Fleetwood was a 19th-century planned town, developed by local landowner Peter Hesketh-Fleetwood. Inspired by southern English seaside resorts like St Leonards-on-Sea, Hesketh-Fleetwood employed architect Decimus Burton to lay out his new town and design the main buildings. Hesketh-Fleetwood intended that Fleetwood would be an important stop for rail passengers travelling from London to Scotland, for in the 1840s, there was no railway over the Lake District hills and passengers would be able to disembark at Fleetwood before taking a boat to Scotland. A hotel was a vital part of this plan, and since rail passengers would be embarking at London Euston, Hesketh-Fleetwood decided to name it the North Euston Hotel.

Burton designed the hotel as a focal point in the town. Construction started in 1840, and it opened the following year. A regatta was held in celebration of the hotel's opening in August 1841. The hotel's first manager was a Corsican man called Xenon Vantini. By the 1850s, a direct rail route to Scotland had been built, ending Hesketh-Fleetwood's hopes of Fleetwood becoming a major transport hub. The town's tourist industry was failing and the North Euston was sold to the government. Between 1861 and 1867, the War Department used it as a School of Musketry; later, with additional buildings, it was converted into Euston Barracks. In 1898, the North Euston reverted to its original use. The seldom used bath houses at the rear of the hotel had been demolished by 1900.

On 26 April 1950, English Heritage designated the hotel a Grade II listed building. The Grade II designation—the lowest of the three grades—is for buildings that are "nationally important and of special interest".

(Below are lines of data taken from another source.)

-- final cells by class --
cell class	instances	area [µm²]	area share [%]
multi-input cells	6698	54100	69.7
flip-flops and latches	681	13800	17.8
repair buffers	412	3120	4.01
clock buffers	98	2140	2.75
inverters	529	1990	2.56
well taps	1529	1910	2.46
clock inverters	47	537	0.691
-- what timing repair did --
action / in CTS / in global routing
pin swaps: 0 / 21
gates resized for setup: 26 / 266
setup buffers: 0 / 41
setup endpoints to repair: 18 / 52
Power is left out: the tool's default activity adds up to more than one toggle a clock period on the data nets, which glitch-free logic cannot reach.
[config.mk]
export PLATFORM = sky130hd
export DESIGN_NAME = scm_digit_join
export DESIGN_NICKNAME = d
export VERILOG_FILES = /design/src/sv/scm_pkg.sv /design/src/sv/scm_digit_join.sv
export SDC_FILE = /design/constraint.sdc
export NUM_CORES = 1
export LEC_CHECK = 0
export ABC_AREA = 1
export CAP_MARGIN = 20
export CORE_MARGIN = 2
export CORE_UTILIZATION = 42
export CTS_CLUSTER_DIAMETER = 50
export DETAILED_ROUTE_END_ITERATION = 8
export DONT_BUFFER_PORTS = 1
export PLACE_DENSITY_LB_ADDON = 0.2
export SYNTH_ARGS = -nofsm -noshare
export SYNTH_HDL_FRONTEND = slang
export SYNTH_SLANG_ARGS = --single-unit
[constraint.sdc]
create_clock -name clk_i -period 10.9 [get_ports clk_i]
set_clock_uncertainty 0.2 [all_clocks]
set_input_delay 2.18 -clock clk_i [delete_from_list [all_inputs] [get_ports clk_i]]
set_output_delay 2.18 -clock clk_i [all_outputs]
set_load 0.005 [all_outputs]
[src/sv/scm_pkg.sv]
// scm_pkg: shared types and constants for the share coordinate mapper.
// No dependencies; imported by every scm_* module and the top level.
`timescale 1ns / 1ps
`default_nettype none

package scm_pkg;

  localparam int unsigned MaxHoldersDef = 16;
  localparam int unsigned MaxDepthDef   = 7;

  localparam int unsigned CoordW  = 28;
  localparam int unsigned OpW     = 2;
  localparam int unsigned HoldW   = 5;
  localparam int unsigned DepthW  = 3;
  localparam int unsigned IdxW    = 4;
  localparam int unsigned PartsW  = 32;
  localparam int unsigned SlotW   = 3;
  localparam int unsigned RegIdxW = 2;

  localparam logic [HoldW-1:0]  HoldersRst = 5'd5;
  localparam logic [DepthW-1:0] DepthRst   = 3'd2;
  localparam logic [IdxW-1:0]   OwnRst     = 4'd0;
  localparam logic [PartsW-1:0] PartsRst   = 32'h7654_3210;

  typedef enum logic [OpW-1:0] {
    OP_COMPRESS   = 2'd0,
    OP_DECOMPRESS = 2'd1,
    OP_REGEN      = 2'd2
  } scm_op_e;

  typedef enum logic [RegIdxW-1:0] {
    REG_HOLDERS = 2'd0,
    REG_DEPTH   = 2'd1,
    REG_OWN     = 2'd2,
    REG_PARTS   = 2'd3
  } scm_reg_e;

  // effective (clamped) configuration
  typedef struct packed {
    logic [HoldW-1:0]  holders;
    logic [DepthW-1:0] depth;
    logic [IdxW-1:0]   own;
    logic [PartsW-1:0] parts;
  } scm_cfg_t;

  typedef struct packed {
    logic    valid;
    scm_op_e op;
  } scm_meta_t;

  typedef struct packed {
    logic [SlotW-1:0] slot;
    logic             none;
  } scm_flag_t;

endpackage

`default_nettype wire

[src/sv/scm_digit_join.sv]
// scm_digit_join: pipelined Horner recomposition, one digit and one multiply per stage.
// Depends on scm_pkg.
`timescale 1ns / 1ps
`default_nettype none

module scm_digit_join import scm_pkg::*; #(
  parameter int unsigned MAX_HOLDERS = MaxHoldersDef,
  parameter int unsigned MAX_DEPTH   = MaxDepthDef
) (
  input  wire logic                                          clk_i,
  input  wire logic                                          rst_ni,
  input  wire scm_cfg_t                                      cfg_i,
  input  wire scm_meta_t                                     meta_i,
  input  wire logic [MAX_DEPTH-1:0][$clog2(MAX_HOLDERS)-1:0] digits_i,
  input  wire scm_flag_t                                     flags_i,
  output logic                                               done_o,
  output logic [CoordW-1:0]                                  coord_o,
  output logic [SlotW-1:0]                                   slot_o,
  output logic                                               none_o
);

  localparam int unsigned DigitW = $clog2(MAX_HOLDERS);
  localparam int unsigned BaseW  = $clog2(MAX_HOLDERS + 1);
  localparam int unsigned AccW   = CoordW + BaseW;

  scm_meta_t                        meta_q  [MAX_DEPTH];
  logic [MAX_DEPTH-1:0][DigitW-1:0] dig_q   [MAX_DEPTH];
  scm_flag_t                        flags_q [MAX_DEPTH];
  logic [CoordW-1:0]                sum_q   [MAX_DEPTH];

  for (genvar t = 0; t < MAX_DEPTH; t++) begin : g_stage
    localparam int unsigned Pos = MAX_DEPTH - 1 - t;

    scm_meta_t                        meta_in;
    logic [MAX_DEPTH-1:0][DigitW-1:0] dig_in;
    scm_flag_t                        flags_in;
    logic [CoordW-1:0]                sum_in;
    logic [CoordW-1:0]                sum_d;
    logic [BaseW-1:0]                 base;
    logic [AccW-1:0]                  acc;

    if (t == 0) begin : g_head
      assign meta_in  = meta_i;
      assign dig_in   = digits_i;
      assign flags_in = flags_i;
      assign sum_in   = '0;
    end else begin : g_body
      assign meta_in  = meta_q[t-1];
      assign dig_in   = dig_q[t-1];
      assign flags_in = flags_q[t-1];
      assign sum_in   = sum_q[t-1];
    end

    always_comb begin
      base = (meta_in.op == OP_DECOMPRESS) ? BaseW'(cfg_i.holders)
                                           : BaseW'(cfg_i.holders - 5'd1);
      acc  = AccW'(sum_in) * AccW'(base) + AccW'(dig_in[Pos]);
      if (flags_in.none) begin
        sum_d = '0;
      end else if (DepthW'(Pos) < cfg_i.depth) begin
        sum_d = acc[CoordW-1:0];
      end else begin
        sum_d = sum_in;
      end
    end

    always_ff @(posedge clk_i or negedge rst_ni) begin
      if (!rst_ni) begin
        meta_q[t] <= '0;
      end else begin
        meta_q[t] <= meta_in;
      end
    end

    always_ff @(posedge clk_i) begin
      dig_q[t]   <= dig_in;
      flags_q[t] <= flags_in;
      sum_q[t]   <= sum_d;
    end
  end

  assign done_o  = meta_q[MAX_DEPTH-1].valid;
  assign coord_o = sum_q[MAX_DEPTH-1];
  assign slot_o  = flags_q[MAX_DEPTH-1].slot;
  assign none_o  = flags_q[MAX_DEPTH-1].none;

endmodule

`default_nettype wire

==> out/results.env, run 1 <==
OUTCOME='complete, no violations'
POST_CTS.REPAIR.SETUP_BUFFERS=0
NFILLCELLS=6249
AREA_GROWTH_PCT=8.722
ROUTED-VIA-COUNT=20759
TOTAL_COUNT_OF_HOLD_CHECK_FAILURES_IN_THE_FINAL_REPORT=0
I_O_PIN_TOTAL=114
CTSROOTBUFFERMASTER='clkbuf_16'
SYNTH.AVG_CELL_AREA_UM2=7.560
POST_SYNTH_NUM_CELL_TYPES=53
CTS_TREE='done'
POWERDENSITY_nW_PER_UM2=174.6
DRT-WIRELENGTH-PER-CELL_UM=15.34
FP.DIEW_UM=252.8
CTSHOLDBUFFERS=0
MAX_FREQ_MHz=138.6
REPORT.FINAL.SETUP_VIOL=0
GRT_REMAINING_OVERFLOW=0
GRT_PASS1_VIAS=20840
TRACK_USAGE=0.2135
PLACEMENT.IO_BUFFERS=0
NETS=4068
WORST-SETUP-PATH-TYPE='primary input to register'
FF_LATCH_AREA_UM2=5440
POST_CTS_RESIZED=0
FULL_DIE_AREA_UM2=63890
WORST_SLEW_PIN_SLEW_PS=1124
POST_SYNTH_AND_OR_NAND_NOR_AREA_FRACTION=0.1888
SYNTH_ENABLE_FLOP_CELLS=0
MIN_PERIOD_OVER_PERIOD=0.6622
TIMING.SETUP.TNS_PS=0
MAIN_COMBINATIONAL_CELL_FAMILY_BY_AREA_AFTER_SYNTHESIS='adder cells'
POST-ROUTE-WORST-SETUP-SLACK_PS=3683
CTS_MAX_PATH_BUFFERS=3
TRITONCTS_NUM_SINKS=267
P_LEAK_nW=14.54
CP_MAX_FO=24
SHARE_OF_LAYOUT_CELLS_ABOVE_DRIVE_STRENGTH_1=0.03868
SYN-NUM-NETS=4076
DETAIL_ROUTE.FIRST_PASS.ITERATIONS=5
GRT_START_MAX_NET_PINS=44
DRT_ITER0_MARKERS=1063
DIE_Y_UM=252.8
GP_ROUTABILITY_CONGESTION=0.8950
AVGVIACOUNTPERCELL=4.880
ANTENNA_CELLS=0
MAX-SLEW-MARGIN-REL=0.2491
FLOORPLAN.INITIALDENSITY=0.4228
CRITPATHCAPTURETYPE='register'
CLOCK_INSERTION_DELAY_WORST_SKEW_PS=590
SYNTH.CELL_AREA_UM2=25990
INITIAL_ANTENNA_VIOLATION_COUNT=0
ANTENNA_VIOLATING_NETS_POST_ROUTE=0
FINAL-MAX-SLEW-VIOLATION-COUNT=0
SYNTH.LARGEST_AREA_CELL='fa_1'
SYNTHESIZED_FLOP_AND_LATCH_TOTAL=267
SYNTH_COMMON_CELLS='840 x inv_1, 587 x nor2_1, 425 x nand2_1'
SYNTH_MUX_AREA_FRAC=0
DETAIL_ROUTE.WIRELENGTH_UM=65270
SETUP_REPAIR_AFTER_GLOBAL_ROUTING_MISSED_ITS_MARGIN='false'
MAX_CAP_VIOL_COUNT=0
MULTI_INPUT_COMB_AREA_UM2=17090
SYNTH_ADDER_AREA_SHARE=0.3536
SYNTH_CELLS=3438
SYNTHFLOPTYPE='dfxtp_1'
SYNTH_ASYNC_SR_FLOP_SHARE=0.07116
MIN-DELAY-PATH-CLASS='register to register'
WORST_SETUP_HOLD_PATH_CLK_SLEW_PS=60
CTS_INSERTED_BUFFERS=42
YS_TOP_CELLS_BY_AREA='fa_1 23%, dfxtp_1 19%, ha_1 13%'
SYNTH_TOP_CELL_AREA_SHARE=0.2280
GRT_FIRST_PASS_WIRELENGTH_UM=108300
SYNTH_XOR_AREA_FRAC=0.02190
WORST-ENDPOINT-REQUIRED_PS=11180
SYNTHMOSTINSTANTIATEDCELL='inv_1'
DP.FINAL_HPWL_UM=52470
NUMBER_OF_ROWS_CREATED_AT_FLOORPLAN=91
SYNTH-COMPOUND-AREA-SHARE=0.09262
WORST_EP_ARRIVAL_TIME_PS=7500
DRC_VIOLATION_COUNT_AFTER_ROUTING=0
SYNTHESIS.YOSYS.WARNINGS=0
PERIOD_MINUS_SLACK_PS=7217
HIGHEST_IR_DROP_SEEN_ON_VDD_mV=0.1236
H-TREE-DEPTH=2
PRECTSSETUPSLACK_PS=3142
SEQUENTIAL_CELL_AREA_FRACTION_IN_THE_YOSYS_REPORT=0.2093
CRITPATHLAUNCHTYPE='primary input'
CORE_REGION_AREA_UM2=61480
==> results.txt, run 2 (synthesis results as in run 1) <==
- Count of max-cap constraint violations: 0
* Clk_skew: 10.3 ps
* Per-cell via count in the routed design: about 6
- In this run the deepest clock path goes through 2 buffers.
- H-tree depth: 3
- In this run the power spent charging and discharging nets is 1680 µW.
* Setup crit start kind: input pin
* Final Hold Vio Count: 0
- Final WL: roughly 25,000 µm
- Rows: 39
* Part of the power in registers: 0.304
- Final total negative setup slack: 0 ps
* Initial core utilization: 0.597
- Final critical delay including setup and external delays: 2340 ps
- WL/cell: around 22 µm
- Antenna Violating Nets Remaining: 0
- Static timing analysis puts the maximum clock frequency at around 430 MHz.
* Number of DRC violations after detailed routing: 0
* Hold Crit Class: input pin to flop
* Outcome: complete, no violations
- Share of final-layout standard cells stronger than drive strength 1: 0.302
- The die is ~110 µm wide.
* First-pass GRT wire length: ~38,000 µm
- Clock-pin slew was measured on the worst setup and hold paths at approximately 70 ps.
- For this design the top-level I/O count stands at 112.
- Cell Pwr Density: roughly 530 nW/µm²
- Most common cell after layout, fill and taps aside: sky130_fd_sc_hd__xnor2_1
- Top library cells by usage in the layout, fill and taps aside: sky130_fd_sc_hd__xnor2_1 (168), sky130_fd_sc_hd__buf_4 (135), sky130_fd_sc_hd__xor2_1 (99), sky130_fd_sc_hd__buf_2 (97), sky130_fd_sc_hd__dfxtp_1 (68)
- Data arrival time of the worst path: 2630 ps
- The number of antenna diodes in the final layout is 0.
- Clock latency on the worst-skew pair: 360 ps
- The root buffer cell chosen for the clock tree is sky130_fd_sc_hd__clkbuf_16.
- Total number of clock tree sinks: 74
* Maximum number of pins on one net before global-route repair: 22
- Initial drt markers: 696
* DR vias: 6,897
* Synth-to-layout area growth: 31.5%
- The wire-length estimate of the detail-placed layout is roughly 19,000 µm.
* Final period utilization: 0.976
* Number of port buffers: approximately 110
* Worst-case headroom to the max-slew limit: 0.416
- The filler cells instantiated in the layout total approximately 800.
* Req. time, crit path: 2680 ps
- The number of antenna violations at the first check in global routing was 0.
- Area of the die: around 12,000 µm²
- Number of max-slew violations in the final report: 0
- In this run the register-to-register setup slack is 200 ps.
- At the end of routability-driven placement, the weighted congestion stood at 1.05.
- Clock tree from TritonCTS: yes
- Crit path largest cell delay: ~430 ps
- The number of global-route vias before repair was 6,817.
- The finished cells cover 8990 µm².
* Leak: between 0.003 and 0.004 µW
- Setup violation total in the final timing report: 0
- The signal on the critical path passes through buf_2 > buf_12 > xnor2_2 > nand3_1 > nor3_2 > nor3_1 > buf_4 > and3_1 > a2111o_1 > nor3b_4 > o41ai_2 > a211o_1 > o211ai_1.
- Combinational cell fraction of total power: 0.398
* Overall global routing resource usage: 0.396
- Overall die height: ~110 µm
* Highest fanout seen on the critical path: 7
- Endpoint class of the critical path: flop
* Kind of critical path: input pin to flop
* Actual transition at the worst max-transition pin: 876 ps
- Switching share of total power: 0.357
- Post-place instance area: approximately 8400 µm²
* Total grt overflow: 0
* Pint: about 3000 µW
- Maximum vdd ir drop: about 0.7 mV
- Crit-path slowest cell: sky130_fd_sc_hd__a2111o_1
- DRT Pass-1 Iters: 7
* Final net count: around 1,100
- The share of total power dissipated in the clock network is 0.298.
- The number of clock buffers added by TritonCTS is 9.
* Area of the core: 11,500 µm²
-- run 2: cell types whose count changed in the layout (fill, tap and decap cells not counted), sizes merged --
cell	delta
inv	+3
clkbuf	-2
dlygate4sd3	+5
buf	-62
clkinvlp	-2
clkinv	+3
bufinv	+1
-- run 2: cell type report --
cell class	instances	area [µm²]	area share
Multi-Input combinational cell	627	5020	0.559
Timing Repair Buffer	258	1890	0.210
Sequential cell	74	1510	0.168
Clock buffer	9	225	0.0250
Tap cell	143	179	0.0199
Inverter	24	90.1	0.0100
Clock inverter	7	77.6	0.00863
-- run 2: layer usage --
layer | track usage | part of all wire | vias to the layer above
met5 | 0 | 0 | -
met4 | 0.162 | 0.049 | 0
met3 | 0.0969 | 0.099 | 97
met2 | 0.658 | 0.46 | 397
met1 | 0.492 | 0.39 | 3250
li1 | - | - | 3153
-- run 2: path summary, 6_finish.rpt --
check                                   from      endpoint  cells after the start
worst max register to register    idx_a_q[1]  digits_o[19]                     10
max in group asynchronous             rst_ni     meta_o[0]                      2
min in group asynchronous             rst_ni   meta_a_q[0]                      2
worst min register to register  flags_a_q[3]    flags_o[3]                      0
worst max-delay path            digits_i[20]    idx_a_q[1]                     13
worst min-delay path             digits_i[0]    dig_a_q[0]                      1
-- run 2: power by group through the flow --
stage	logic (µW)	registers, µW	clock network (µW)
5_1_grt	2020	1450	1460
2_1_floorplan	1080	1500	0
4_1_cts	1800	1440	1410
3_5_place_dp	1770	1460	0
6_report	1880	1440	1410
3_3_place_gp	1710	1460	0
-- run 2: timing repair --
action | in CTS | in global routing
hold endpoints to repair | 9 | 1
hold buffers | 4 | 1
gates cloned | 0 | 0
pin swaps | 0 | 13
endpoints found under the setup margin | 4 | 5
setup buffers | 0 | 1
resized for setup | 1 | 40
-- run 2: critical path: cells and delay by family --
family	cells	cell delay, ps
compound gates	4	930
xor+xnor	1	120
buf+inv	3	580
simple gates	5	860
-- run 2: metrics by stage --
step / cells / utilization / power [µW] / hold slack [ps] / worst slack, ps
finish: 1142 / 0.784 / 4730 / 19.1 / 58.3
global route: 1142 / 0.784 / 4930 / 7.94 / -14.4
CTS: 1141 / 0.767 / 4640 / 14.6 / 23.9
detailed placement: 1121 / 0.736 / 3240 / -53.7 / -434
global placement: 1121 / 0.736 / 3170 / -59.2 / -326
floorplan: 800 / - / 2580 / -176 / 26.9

The hotel overlooks Euston Gardens, which sits between North Albert Street and The Esplanade.

==Architecture==
The hotel is built of ashlar with slate roofs. It has a curved plan, with a front façade that stretches approximately 300 yd. The north and south wings have two regular storeys with a mansard roof, and dormers providing accommodation on the third floor. The central portion has three full storeys. The north wing, which faces along the Esplanade, curves almost a full 90 degrees, while the south wing is shorter, curving roughly 45 degrees. At the front of the building there is a porte-cochère (porch) supported by fluted Roman Doric columns.

== Reception ==
The correspondent from Bradshaw's Manchester Journal visited the hotel on its opening in 1841 and was clearly impressed, describing the crescent-shaped building as "spacious and handsome" and "the entire establishment . . . as perhaps unequalled by any hotel out of the Metropolis". The interior had ball rooms, a concert hall, billiard rooms and "every luxury that can be coveted".

When in use as The School of Musketry, the officers' quarters were described as "unsurpassed by any in the kingdom" and the building's convex frontage "commands a glorious view" over the Wyre and Morecambe Bay to the Lake District.